Qual è la sua previsione?
Nella prossima primavera si potrà arrivare alla conclusione del concorso straordinario, ma solo in alcune Regioni. È molto difficile fare previsioni; ad esempio, non si sa come siano stati/verranno valutati i titoli dei concorrenti e i criteri usati, ci potrebbero perciò essere ricorsi per le graduatorie, e se saranno accolti con sospensiva i tempi saranno ancor più imprevedibili. Ma la verità è che questo scenario in realtà era immaginabile…
Perché? Da cosa o chi dipende questa situazione?
La questione all’origine è che è una legge nata male, un elefante entrato di corsa in una vetreria. È un testo fatto per danneggiare la categoria dei titolari, che invece di riequilibrare la situazione l’ha aggravata aumentando i motivi di contenzioso. È vero che i titolari nell’ultimo decennio hanno resistito a qualunque apertura, ma questa legge non risolve nulla, anzi, è una medicina peggiore del male. Ci vorrebbe un decreto legge che spazzi via l’articolo 11 del Cresci Italia, anche se in un momento come quello attuale è un’utopia.

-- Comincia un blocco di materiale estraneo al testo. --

<file path="config.mk">
export PLATFORM = sky130hd
export DESIGN_NAME = comparator_nbit_pipe
export DESIGN_NICKNAME = d
export VERILOG_FILES = /design/src/rtl/comparator_nbit_pipe.sv
export SDC_FILE = /design/constraint.sdc
export NUM_CORES = 1
export LEC_CHECK = 0
export BUFFER_PORTS_ARGS = -buffer_cell sky130_fd_sc_hd__buf_4
export CAP_MARGIN = 20
export CORE_MARGIN = 5
export CORE_UTILIZATION = 26
export DETAILED_ROUTE_END_ITERATION = 8
export GPL_ROUTABILITY_DRIVEN = 0
export GPL_TIMING_DRIVEN = 1
export PLACE_DENSITY = 0.43
export SETUP_SLACK_MARGIN = 0.4
export SYNTH_ARGS = -nofsm -noshare
export SYNTH_HDL_FRONTEND = slang
export SYNTH_SLANG_ARGS = --single-unit
</file>
<file path="constraint.sdc">
create_clock -name clk -period 1.9 [get_ports clk]
set_input_delay 0.38 -clock clk [delete_from_list [all_inputs] [get_ports clk]]
set_output_delay 0.38 -clock clk [all_outputs]
set_load 0.02 [all_outputs]
</file>
<file path="src/rtl/comparator_nbit_pipe.sv">
// Pipelined N-bit magnitude comparator: one CHUNK per stage, MSB chunk first, global-stall flow.
// Define COMPARATOR_SIGNED_EN to honour is_signed (two's-complement compare via MSB inversion).
module comparator_nbit_pipe #(
  parameter int unsigned WIDTH = 16,
  parameter int unsigned CHUNK = 4
) (
  input  logic             clk,
  input  logic             rst_n,
  input  logic             in_valid,
  output logic             in_ready,
  input  logic [WIDTH-1:0] a,
  input  logic [WIDTH-1:0] b,
  input  logic             is_signed,
  output logic             out_valid,
  input  logic             out_ready,
  output logic             gt,
  output logic             eq,
  output logic             lt
);

  localparam int unsigned Stages = WIDTH / CHUNK;

  logic                advance;
  logic [Stages-1:0]   valid_q, decided_q, gt_q, lt_q;
  logic [Stages-1:0]   valid_d, decided_d, gt_d, lt_d;
  logic [Stages-1:0]   src_valid, src_decided, src_gt, src_lt;
  logic [WIDTH-1:0]    a_in, b_in;
  // Operand registers hold the not-yet-compared bits left-aligned, next chunk on top.
  logic [WIDTH-1:0]    a_q [Stages];
  logic [WIDTH-1:0]    b_q [Stages];
  logic [WIDTH-1:0]    a_d [Stages];
  logic [WIDTH-1:0]    b_d [Stages];
  logic [WIDTH-1:0]    src_a [Stages];
  logic [WIDTH-1:0]    src_b [Stages];
  logic                unused_tail;

`ifdef COMPARATOR_SIGNED_EN
  // Flipping the sign bit maps two's-complement order onto unsigned order.
  assign a_in = a ^ {is_signed, {(WIDTH-1){1'b0}}};
  assign b_in = b ^ {is_signed, {(WIDTH-1){1'b0}}};
`else
  logic unused_is_signed;
  assign unused_is_signed = is_signed;
  assign a_in = a;
  assign b_in = b;
`endif

  assign advance  = ~out_valid | out_ready;
  assign in_ready = advance;

  always_comb begin
    src_a[0]       = a_in;
    src_b[0]       = b_in;
    src_valid[0]   = in_valid;
    src_decided[0] = 1'b0;
    src_gt[0]      = 1'b0;
    src_lt[0]      = 1'b0;
    for (int unsigned k = 1; k < Stages; k++) begin
      src_a[k]       = a_q[k-1];
      src_b[k]       = b_q[k-1];
      src_valid[k]   = valid_q[k-1];
      src_decided[k] = decided_q[k-1];
      src_gt[k]      = gt_q[k-1];
      src_lt[k]      = lt_q[k-1];
    end
  end

  always_comb begin
    logic [CHUNK-1:0] ca, cb;
    valid_d   = '0;
    decided_d = '0;
    gt_d      = '0;
    lt_d      = '0;
    ca        = '0;
    cb        = '0;
    for (int unsigned k = 0; k < Stages; k++) begin
      ca           = src_a[k][WIDTH-1 -: CHUNK];
      cb           = src_b[k][WIDTH-1 -: CHUNK];
      valid_d[k]   = src_valid[k];
      decided_d[k] = src_decided[k] | (ca != cb);
      gt_d[k]      = src_decided[k] ? src_gt[k] : (ca > cb);
      lt_d[k]      = src_decided[k] ? src_lt[k] : (ca < cb);
      a_d[k]       = src_a[k] << CHUNK;
      b_d[k]       = src_b[k] << CHUNK;
    end
  end

  always_ff @(posedge clk or negedge rst_n) begin
    if (!rst_n) begin
      valid_q   <= '0;
      decided_q <= '0;
      gt_q      <= '0;
      lt_q      <= '0;
    end else if (advance) begin
      valid_q   <= valid_d;
      decided_q <= decided_d;
      gt_q      <= gt_d;
      lt_q      <= lt_d;
    end
  end

  always_ff @(posedge clk) begin
    if (advance) begin
      for (int unsigned k = 0; k < Stages; k++) begin
        a_q[k] <= a_d[k];
        b_q[k] <= b_d[k];
      end
    end
  end

  // The last stage has nothing left to hand on; its operand bits are trimmed away.
  assign unused_tail = ^{a_q[Stages-1], b_q[Stages-1]};

  assign out_valid = valid_q[Stages-1];
  assign gt        = out_valid & gt_q[Stages-1];
  assign lt        = out_valid & lt_q[Stages-1];
  assign eq        = out_valid & ~decided_q[Stages-1];

endmodule

</file>
==> key figures <==
Status
  – Status: completed

CTS
  – CTS buffer count: 9
  – Reg clk slew, reported paths: 0.08 ns
  – Clock Path Buffers: 2
  – CTS tree: done
  – Clk_lat worst skew: 0.34 ns
  – H-Tree Depth: 3
  – Clk sinks: 64
  – CTS Root Cell: clkbuf_8

STA
  – Period minus WS final: 1.513 ns
  – RSZ-0062 raised after global routing: true
  – Period utilisation layout: 79.66%
  – Fin. Hold Viols: 0
  – Setup violations, final: 0
  – Fin. max-slew vios: 0
  – Max Freq: 0.6607 GHz
  – Setup TNS: 0 ns
  – Actual slew at the worst max-slew pin: 0.3070 ns
  – Setup WS post-layout: 0.3865 ns
  – Worst clock skew: 0.009521 ns
  – Slew margin rel.: 79.49%

GRT
  – GRT Residual Overflow: 0
  – Largest net degree at the start of global routing: 43
  – Total GRT Usage: 7.487%
  – Global-route wire length before repair: 6589 um
  – Antenna violations before repair: 0
  – Number of global-route vias before repair: 1443

Floorplanning
  – Die Area: 0.01171 sq mm
  – Row count: 35
  – Chip width: 108.2 um
  – Die height: 108.2 um
  – Starting Density: 26.88%
  – Io pins: 42
  – Core region area: 0.009328 sq mm

Cells and area
  – # nets final: 277
  – P&R area growth vs syn: 31.19%
  – Final std cells w/o fill: 358
  – Antenna Cells: 0
  – Layout cells sized above 1: 30.57%

Synth
  – #FFs+latches synth: 64
  – Synth Net Count: 222
  – Gate Count Post-Synth: 169
  – Avg Cell Area, Syn: 14.84 sq um
  – Largest cells by area after synthesis: edfxtp_1 (57%), dfrtp_1 (16%), ha_1 (8.0%), inv_1 (2.5%), nand2_1 (2.5%)
  – Yosys top cell area share: 57.49%
  – Post-synthesis sequential area ratio: 73.45%
  – Warnings, synthesis: 0
  – Synth cell types: 27
  – Leading area contributor after synthesis: edfxtp_1
  – Post-Syn Area: 0.002507 sq mm

Detailed routing
  – Drt initial violations: 37
  – Routed WL per cell: 11.08 um
  – Drt drc: 0
  – Met3 WL: 240 um
  – Vias/cell: 3.880
  – Routed wl met2: 1814 um
  – Vias: 1389
  – Uppermost layer routed: met4
  – Antenna-violating nets left: 0
  – Total Wirelength: 3968 um
  – TritonRoute pass-1 iters: 4
  – Met1 WL: 1783 um

Worst hold path
  – Worst Hold Class: input pin to flop
  – Hold Path Origin: b[3]

Placed design
  – Pre-CTS setup slack: 0.3288 ns
  – HPWL Detailed: 2590 um
  – IO Port Bufs: 40
  – Placed insts: 337

Critical path
  – Critical path data required time: 1.52 ns
  – Worst-path fanout max: 4
  – CP arrival: 1.13 ns
  – Worst R2R Setup Slack: 0.40 ns
  – Crit path from: valid_q[3]$_DFFE_PN0P_
  – Critical R2R Launch: a_q[0][11]$_DFFE_PP_
  – Worst setup SP type: flop
  – Setup Crit Path Kind: flop to primary output
  – Worst Setup End Kind: primary output

Power and ir drop
  – Leak: 1.405 nW
  – PnR Total Power: 4.326 mW
  – VDD IR-drop max: 438.8 uV
  – Power per cell area: 1315 mW/mm^2

Run
  – Max Cap Violations: 0
logic make-up (layout without fill, tap and decap cells):
group / count (synthesis) / in the layout / share of synthesized area, %
AND/OR/NAND/NOR: 46 / 46 / 9.082
buffers and inverters: 21 / 81 / 3.643
AO/OA/AOI/OAI: 22 / 22 / 5.838
adder cells (fa/ha/maj): 16 / 16 / 7.984
flip-flops: 64 / 64 / 73.45
layout by cell type, fill, tap and decap left out, drive strengths merged:
cell and n:
o21ai 3, buf 45, nand2b 1, clkbuf 9
dfrtp 16, a22o 1, nor2 9, nand3 7
nor2b 5, a21o 1, clkinv 4, dlygate4sd3 1
a2111oi 2, and3 2, ha 16, a211o 2
and2 2, nor3b 1, nand2 17, bufinv 2
and4 2, o41ai 1, inv 20, o22a 1
edfxtp 48, o211ai 2, a21oi 9
synth_stat cells:
cell type  instances
inv_1             17
nand2b_1           1
a211o_1            2
a21o_1             1
a21oi_1            9
and3_1             2
nand3_1            7
inv_4              1
dfrtp_1           16
o211ai_1           2
nor2b_1            4
and2_1             2
a22o_1             1
edfxtp_1          48
a2111oi_1          2
o21ai_1            1
buf_6              1
o22a_1             1
o21ai_0            2
nor2_1             9
nor3b_1            1
o41ai_1            1
buf_2              2
nand2_1           17
ha_1              16
and4_1             2
nor2b_4            1
final cells by class:
class | count | area [sq um]
clock buffers | 9 | 123.9
clock inverters | 7 | 103.9
fillers | 923 | 6038
inverters | 18 | 75.07
multi-input cells | 84 | 596.8
flip-flops and latches | 64 | 1843
well taps | 129 | 161.4
repair buffers | 46 | 379.1
repair inverters | 1 | 6.256
worst max-delay path: stages (launching register included):
cell and delay [ns]:
dfrtp_2 0.41, buf_6 0.13, and2_4 0.13, buf_6 0.12
layer usage:
metal	vias up	global-route usage, %
li1	715	-
met2	40	11.59
met1	624	8.614
met5	-	0
met3	10	2.567
met4	0	5.410
registers in the layout, indices dropped and copies added, names as in the netlist:
register   count
a_q           24
b_q           24
decided_q      4
gt_q           4
lt_q           4
valid_q        4
metrics by stage:
step                cell area [sq um]  utilization [%]  hold slack (ns)
floorplan                        2517                -          0.08441
global placement                 2975            31.90           0.2536
detailed placement               2975            31.90           0.2546
CTS                              3286            35.22           0.1873
global route                     3289            35.26           0.1813
finish                           3289            35.26           0.2138
final timing paths:
| path | end | depth (start not counted) |
|---|---|---|
| setup / recovery | lt | 3 |
| hold / removal | b_q[0][3]$_DFFE_PP_ | 1 |
| setup reg to reg | gt_q[1]$_DFFE_PN0P_ | 4 |
| hold reg to reg | b_q[2][8]$_DFFE_PP_ | 0 |
| max in group asynchronous | valid_q[3]$_DFFE_PN0P_ | 2 |
| min in group asynchronous | valid_q[2]$_DFFE_PN0P_ | 2 |
report_power, final:
part | internal, mW | total, mW | leakage, nW | switching [mW]
sequential | 1.97 | 2.09 | 0.668 | 0.124
clock | 0.751 | 1.30 | 0.114 | 0.552
combinational | 0.434 | 0.931 | 0.623 | 0.497
total | 3.15 | 4.33 | 1.41 | 1.17
timing repair:
item                       CTS  global route
hold endpoints to repair    16             0
buffers inserted             3             0
gates resized for setup     13             1
hold buffers                 1             0
setup endpoints to repair    6             6
pin swaps                    7             4
cloned                       1             0
(Power assumes the default switching activity.)
==> src/rtl/axis_pkg.sv <==
// Shared AXI-stream helpers: constant clog2, the size-width macro and the
// output-register source select used by axis_fifo and later stream blocks.
`ifndef AXIS_PKG_SV
`define AXIS_PKG_SV

`define AXIS_SWIDTH(depth) (axis_pkg::clog2((depth) + 1))

package axis_pkg;

  // Never returns less than 1 so single-entry structures still get a real index bit.
  function automatic int clog2(input int n);
    int r;
    int v;
    r = 0;
    v = n - 1;
    while (v > 0) begin
      r = r + 1;
      v = v >> 1;
    end
    return (r < 1) ? 1 : r;
  endfunction

  typedef enum logic [1:0] {
    OUT_HOLD     = 2'd0,
    OUT_BYPASS   = 2'd1,
    OUT_FROM_RAM = 2'd2
  } outSel_e;

endpackage

`endif

==> src/rtl/axis_fifo_ram.sv <==
// Simple dual-port storage for axis_fifo: synchronous write, asynchronous read,
// no reset so it maps onto distributed RAM.
module axis_fifo_ram #(
  parameter int WIDTH  = 8,
  parameter int WORDS  = 3,
  parameter int AWIDTH = 2
) (
  input  logic              clock,
  input  logic              we_i,
  input  logic [AWIDTH-1:0] waddr_i,
  input  logic [WIDTH-1:0]  wdata_i,
  input  logic [AWIDTH-1:0] raddr_i,
  output logic [WIDTH-1:0]  rdata_o
);

  logic [WIDTH-1:0] mem_q [WORDS];

  always_ff @(posedge clock) begin
    if (we_i) begin
      mem_q[waddr_i] <= wdata_i;
    end
  end

  assign rdata_o = mem_q[raddr_i];

endmodule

E dal punto di vista attuativo che problemi ci sono stati?
La legge affida ai Comuni il compito di identificare le sedi, e ci sono sentenze contrapposte su tale competenza, se sia della Giunta o del Consiglio comunale; alcuni Comuni, poi, ci hanno impiegato troppo a identificarle, allungando i tempi generali. Le Regioni sono state scavalcate dalla legge, hanno solo il compito di bandire i concorsi, ma talvolta hanno avuto la mano troppo morbida nei confronti dei Comuni per i tempi di identificazione delle sedi. E alcuni funzionari regionali sono arrivati ad ammettere di non rendere pubblica la composizione delle commissioni giudicatrici perché i candidati non facciano pressioni sui membri…
Quali sono i problemi aperti?
Ci sono molti punti che danno adito a interpretazioni non chiare, per quello occorrerebbe cancellare l’articolo 11 del Cresci Italia, sostituendolo a ragion veduta. Bisognerebbe fare chiarezza sulle piante organiche vecchie: a chi tocca il compito? E poi sui dispensari farmaceutici, sull’apertura in sedi disagiate. Il Governo Monti aveva ventilato 4/5 mila nuove farmacie, ma se saranno 1500 sarà già tanto; un 50% a mio parere è a rischio apertura per la non redditività della sede.

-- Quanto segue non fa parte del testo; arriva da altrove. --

$ cat src/rtl/button_debounce_pulse.sv
// button_debounce_pulse: synchronises and debounces the decoder button word,
// emitting one single-cycle pulse and a registered code per accepted press.
module button_debounce_pulse #(
    parameter int STABLE_CYCLES = 4,
    parameter int CNT_W = 8
) (
    input  logic       newClock,
    input  logic       reset,
    input  logic [4:0] buttonInformation,
    output logic       buttonPulse,
    output logic [1:0] buttonCode,
    output logic       buttonHeld
);
    typedef enum logic [2:0] {IDLE, ARMING, PRESSED, HELD, RELEASING} state_t;

    localparam logic [CNT_W-1:0] LAST = CNT_W'(STABLE_CYCLES - 1);
    localparam logic [CNT_W-1:0] ONE = CNT_W'(1);

    state_t           state;
    logic [2:0]       sync1, sync2;
    logic [1:0]       cand;
    logic [CNT_W-1:0] cnt;
    logic             unused_bits;

    // Bits 3:2 carry no information, so only {valid, index} is synchronised.
    assign unused_bits = ^buttonInformation[3:2];

    always_ff @(posedge newClock) begin
        if (reset) begin
            sync1       <= '0;
            sync2       <= '0;
            cand        <= '0;
            cnt         <= '0;
            state       <= IDLE;
            buttonPulse <= 1'b0;
            buttonCode  <= '0;
            buttonHeld  <= 1'b0;
        end else begin
            sync1 <= {buttonInformation[4], buttonInformation[1:0]};
            sync2 <= sync1;
            case (state)
                IDLE: if (sync2[2]) begin
                    state <= ARMING;
                    cand  <= sync2[1:0];
                    cnt   <= ONE;
                end
                ARMING: if (!sync2[2]) begin
                    state <= IDLE;
                end else if (sync2[1:0] != cand) begin
                    cand <= sync2[1:0];
                    cnt  <= ONE;
                end else if (cnt == LAST) begin
                    state       <= PRESSED;
                    buttonPulse <= 1'b1;
                    buttonCode  <= cand;
                    buttonHeld  <= 1'b1;
                end else begin
                    cnt <= cnt + ONE;
                end
                PRESSED: begin
                    state       <= HELD;
                    buttonPulse <= 1'b0;
                end
                HELD: if (!sync2[2]) begin
                    state <= RELEASING;
                    cnt   <= ONE;
                end
                RELEASING: if (sync2[2]) begin
                    state <= HELD;
                end else if (cnt == LAST) begin
                    state      <= IDLE;
                    buttonHeld <= 1'b0;
                end else begin
                    cnt <= cnt + ONE;
                end
                default: state <= IDLE;
            endcase
        end
    end
endmodule

$ cat config.mk
export PLATFORM = sky130hd
export DESIGN_NAME = button_debounce_pulse
export DESIGN_NICKNAME = d
export VERILOG_FILES = /design/src/rtl/button_debounce_pulse.sv
export SDC_FILE = /design/constraint.sdc
export NUM_CORES = 1
export LEC_CHECK = 0
export ABC_AREA = 1
export CORE_UTILIZATION = 32
export CTS_CLUSTER_SIZE = 12
export DETAILED_ROUTE_END_ITERATION = 7
export PLACE_DENSITY = 0.5
export SYNTH_ARGS = -nofsm -noshare
export SYNTH_HDL_FRONTEND = slang
export SYNTH_SLANG_ARGS = --single-unit
$ cat constraint.sdc
create_clock -name newClock -period 1.72 [get_ports newClock]
set_clock_uncertainty 0.05 [all_clocks]
set_input_delay 0.258 -clock newClock [delete_from_list [all_inputs] [get_ports newClock]]
set_output_delay 0.258 -clock newClock [all_outputs]
set_load 0.01 [all_outputs]
==> reports/metrics.csv <==
metric,value,unit
hold_viol_final,0,
fp.dieH,64.1,um
outcome,completed,
final_cells,256,
p_per_area,1190,nW/um^2
netlist.area_leader.share,37.3,%
synthTopCellsByArea,"dfxtp_1 37%, nand2_1 15%, inv_1 11%",
tns,0,ps
slew_headroom,73.5,%
synth_compound_area_share,10.8,%
area_growth,16.5,%
leakage,0.677,nW
holdWs,357,ps
grt_pass1_vias,1085,
htree_levels,1,
final_nets,217,
irDropWorstVdd,0.000453,V
synth_mux_area_share,0,%
synth_simple_gate_area_share,37.7,%
required,1840,ps
rsz0062_at_grt,false,
crit_type,reg2reg,
ctsHoldBuffers,0,
cts_inserted_buffers,3,
avgSynthCellArea,6.33,sq um
start_util,33.5,%
ios,11,
wl,2.55,mm
clkLatencyLatePin,270,ps
rows,22,
cp-start-kind,flip-flop,
max_freq,0.647,GHz
vias,1195,
first_pass_iters,4,
setup-violations-final,0,
cp_max_fo,6,
finalCriticalPeriod,1550,ps
die_w,64.1,um
cp-end-kind,flip-flop,
drive_gt1_share,8.65,%
drcViolationCount,0,
die-area,4110,sq um
placed_cells,252,
routedWlPerCell,9.97,um
cp_data_arrival_time,1660,ps
finalCritPeriodShare,89.9,%
antenna_found_initial,0,
cts_tree,done,
synth_warnings,0,
gp_congestion,0.857,
tightest_slew,396,ps
synth_xor_area_share,0.709,%
drv_cap,0,
io_buffers,8,
netlist_area,1230,sq um
synthesis.nets,203,
synth_fa_ha_area_share,1.01,%
synth.distinct_cells,20,
antenna_cells,0,
grt_overflow_total,0,
ys_ff_latch,23,
detailed_place_hpwl,1.95,mm
cts_sinks,23,
cts.path.max_buffers,2,
total_power,1.72,mW
antenna_left,0,
track_usage,14.3,%
yosysSeqAreaShare,37.3,%
yosys.area.top_type,dfxtp_1,
drtIter0Drc,59,
grt_pass1_wl,4.55,mm
core,3690,sq um
grt_max_degree,15,
clkTransAtPathRegs,90,ps
clock-root-buffer,clkbuf_8,
synth_top_family_by_area,simple AND/OR/NAND/NOR gates,
finalMaxSlewViolations,0,
hold_path.class,reg2reg,
synthCells,195,
vias_per_cell,4.67,
-- worst max-delay path: stages (launching register included) --
cell	delay, ps
dfxtp_1	360
ha_1	210
nand2_1	70
nor2_1	120
nand2_2	120
inv_1	140
nand3b_1	160
o21ai_1	160
a21oi_1	50
-- Yosys cell counts --
cell type  number
a21boi_2        1
a21oi_1        12
clkbuf_1        2
dfxtp_1        23
ha_1            1
inv_1          37
inv_2           2
nand2_1        49
nand2_2         5
nand3_1        18
nand3b_1        1
nand4_1         9
nor2_1         18
nor2_2          2
nor2_4          1
nor3_1          1
o211ai_1        1
o21ai_0         8
o21ai_1         3
xor2_1          1
-- cells in the final DEF, fill, tap and decap left out, drive strengths merged --
cell / instances
a21boi: 1
a21oi: 12
buf: 3
clkbuf: 3
clkdlybuf4s50: 8
clkinvlp: 1
dfxtp: 23
ha: 1
inv: 39
nand2: 54
nand3: 18
nand3b: 1
nand4: 9
nor2: 21
nor3: 1
o211ai: 1
o21ai: 11
xor2: 1
-- cell families (layout without fill, tap and decap cells) --
group,Yosys count,count (layout)
compound gates,25,25
xor+xnor,1,1
fa+ha+maj,1,1
buf+inv,41,54
flops,23,23
simple gates,104,104
-- metrics by stage --
stage	setup slack (ps)	util [%]	cell area, sq um
after floorplan	305	-	1230
after global placement	197	37.7	1390
after detailed placement	148	37.7	1390
after CTS	136	39.0	1440
after global routing	3.10	39.0	1440
final	173	39.0	1440
-- final cells by class --
class | instances | area (sq um)
clock buffers | 3 | 41.3
clock inverters | 1 | 7.51
fillers | 412 | 2250
inverters | 39 | 146
multi-input cells | 131 | 621
flip-flops and latches | 23 | 460
well taps | 48 | 60.1
repair buffers | 11 | 103
-- sequential cells by signal, summed over array words and instances (netlist names) --
signal and cells:
sync2 3, cnt 8, buttonPulse 1, state 3
buttonCode 2, cand 2, sync1 3, buttonHeld 1
-- power breakdown --
group	switching, mW	internal [mW]	leakage [nW]	total, mW
Combinational	0.479	0.241	0.468	0.720
Clock	0.190	0.164	0.0217	0.354
Sequential	0.0572	0.587	0.188	0.644
Total	0.726	0.993	0.677	1.72
-- final timing paths --
| check | start | to | slack (ps) | depth (start not counted) |
|---|---|---|---|---|
| setup / recovery | cnt[0] | buttonCode[0] | 170 | 8 |
| hold / removal | sync1[2] | sync2[2] | 360 | 2 |
| setup reg to reg | cnt[0] | buttonCode[0] | 170 | 8 |
| hold reg to reg | sync1[2] | sync2[2] | 360 | 2 |
-- metal layers --
layer | up-vias | GRT usage, % | share of wire [%] | wire (um)
met5 | - | 0 | 0 | 0
met4 | 0 | 5.83 | 0.86 | 22
met3 | 2 | 2.68 | 3.0 | 77
met2 | 15 | 23.7 | 46 | 1160
met1 | 539 | 18.1 | 51 | 1290
li1 | 639 | - | - | -
-- repair_timing --
| action | CTS | global route |
|---|---|---|
| gates resized for setup | 0 | 2 |
| setup buffers | 0 | 0 |
| endpoints found under the setup margin | 0 | 3 |
(Power assumes the default switching activity.)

Professor Cini, lei è anche vicepresidente dell’Utifar, quali sono gli strumenti che l’associazione mette a disposizione dei farmacisti?

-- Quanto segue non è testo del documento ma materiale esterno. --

**config.mk**
```make
export PLATFORM = sky130hd
export DESIGN_NAME = register_file_mp
export DESIGN_NICKNAME = d
export VERILOG_FILES = /design/src/rtl/register_file_mp_pkg.sv /design/src/rtl/register_file_mp_rf_read_port.sv /design/src/rtl/register_file_mp.sv
export SDC_FILE = /design/constraint.sdc
export NUM_CORES = 2
export LEC_CHECK = 0
export BUFFER_PORTS_ARGS = -buffer_cell sky130_fd_sc_hd__buf_2
export CORE_UTILIZATION = 52
export CTS_CLUSTER_DIAMETER = 40
export DETAILED_ROUTE_END_ITERATION = 8
export HOLD_SLACK_MARGIN = 0.12
export PLACE_DENSITY = 0.79
export SLEW_MARGIN = 5
export SYNTH_ARGS = -nofsm -noshare
export SYNTH_HDL_FRONTEND = slang
export SYNTH_SLANG_ARGS = --single-unit
```
**constraint.sdc**
```tcl
create_clock -name CLK -period 2.1 [get_ports CLK]
set_input_delay 0.42 -clock CLK [delete_from_list [all_inputs] [get_ports CLK]]
set_output_delay 0.42 -clock CLK [all_outputs]
set_load 0.05 [all_outputs]
```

Tenendo conto della situazione economica del momento, abbiamo deciso di fare una scelta coraggiosa abbassando drasticamente la quota di iscrizione ma mantenendo invariati i servizi forniti, che vanno dalla consulenza gratuita in tutti i campi della farmacia all’assistenza legale agli associati sottoposti a procedimento penale per reati colposi professionali, corsi Ecm a distanza gratuiti e sconti su quelli territoriali, iscrizione gratuita per un anno ai neolaureati e poi scontata, opportunità di partecipare alla vita associativa ed essere sempre aggiornati su ciò che accade nella professione.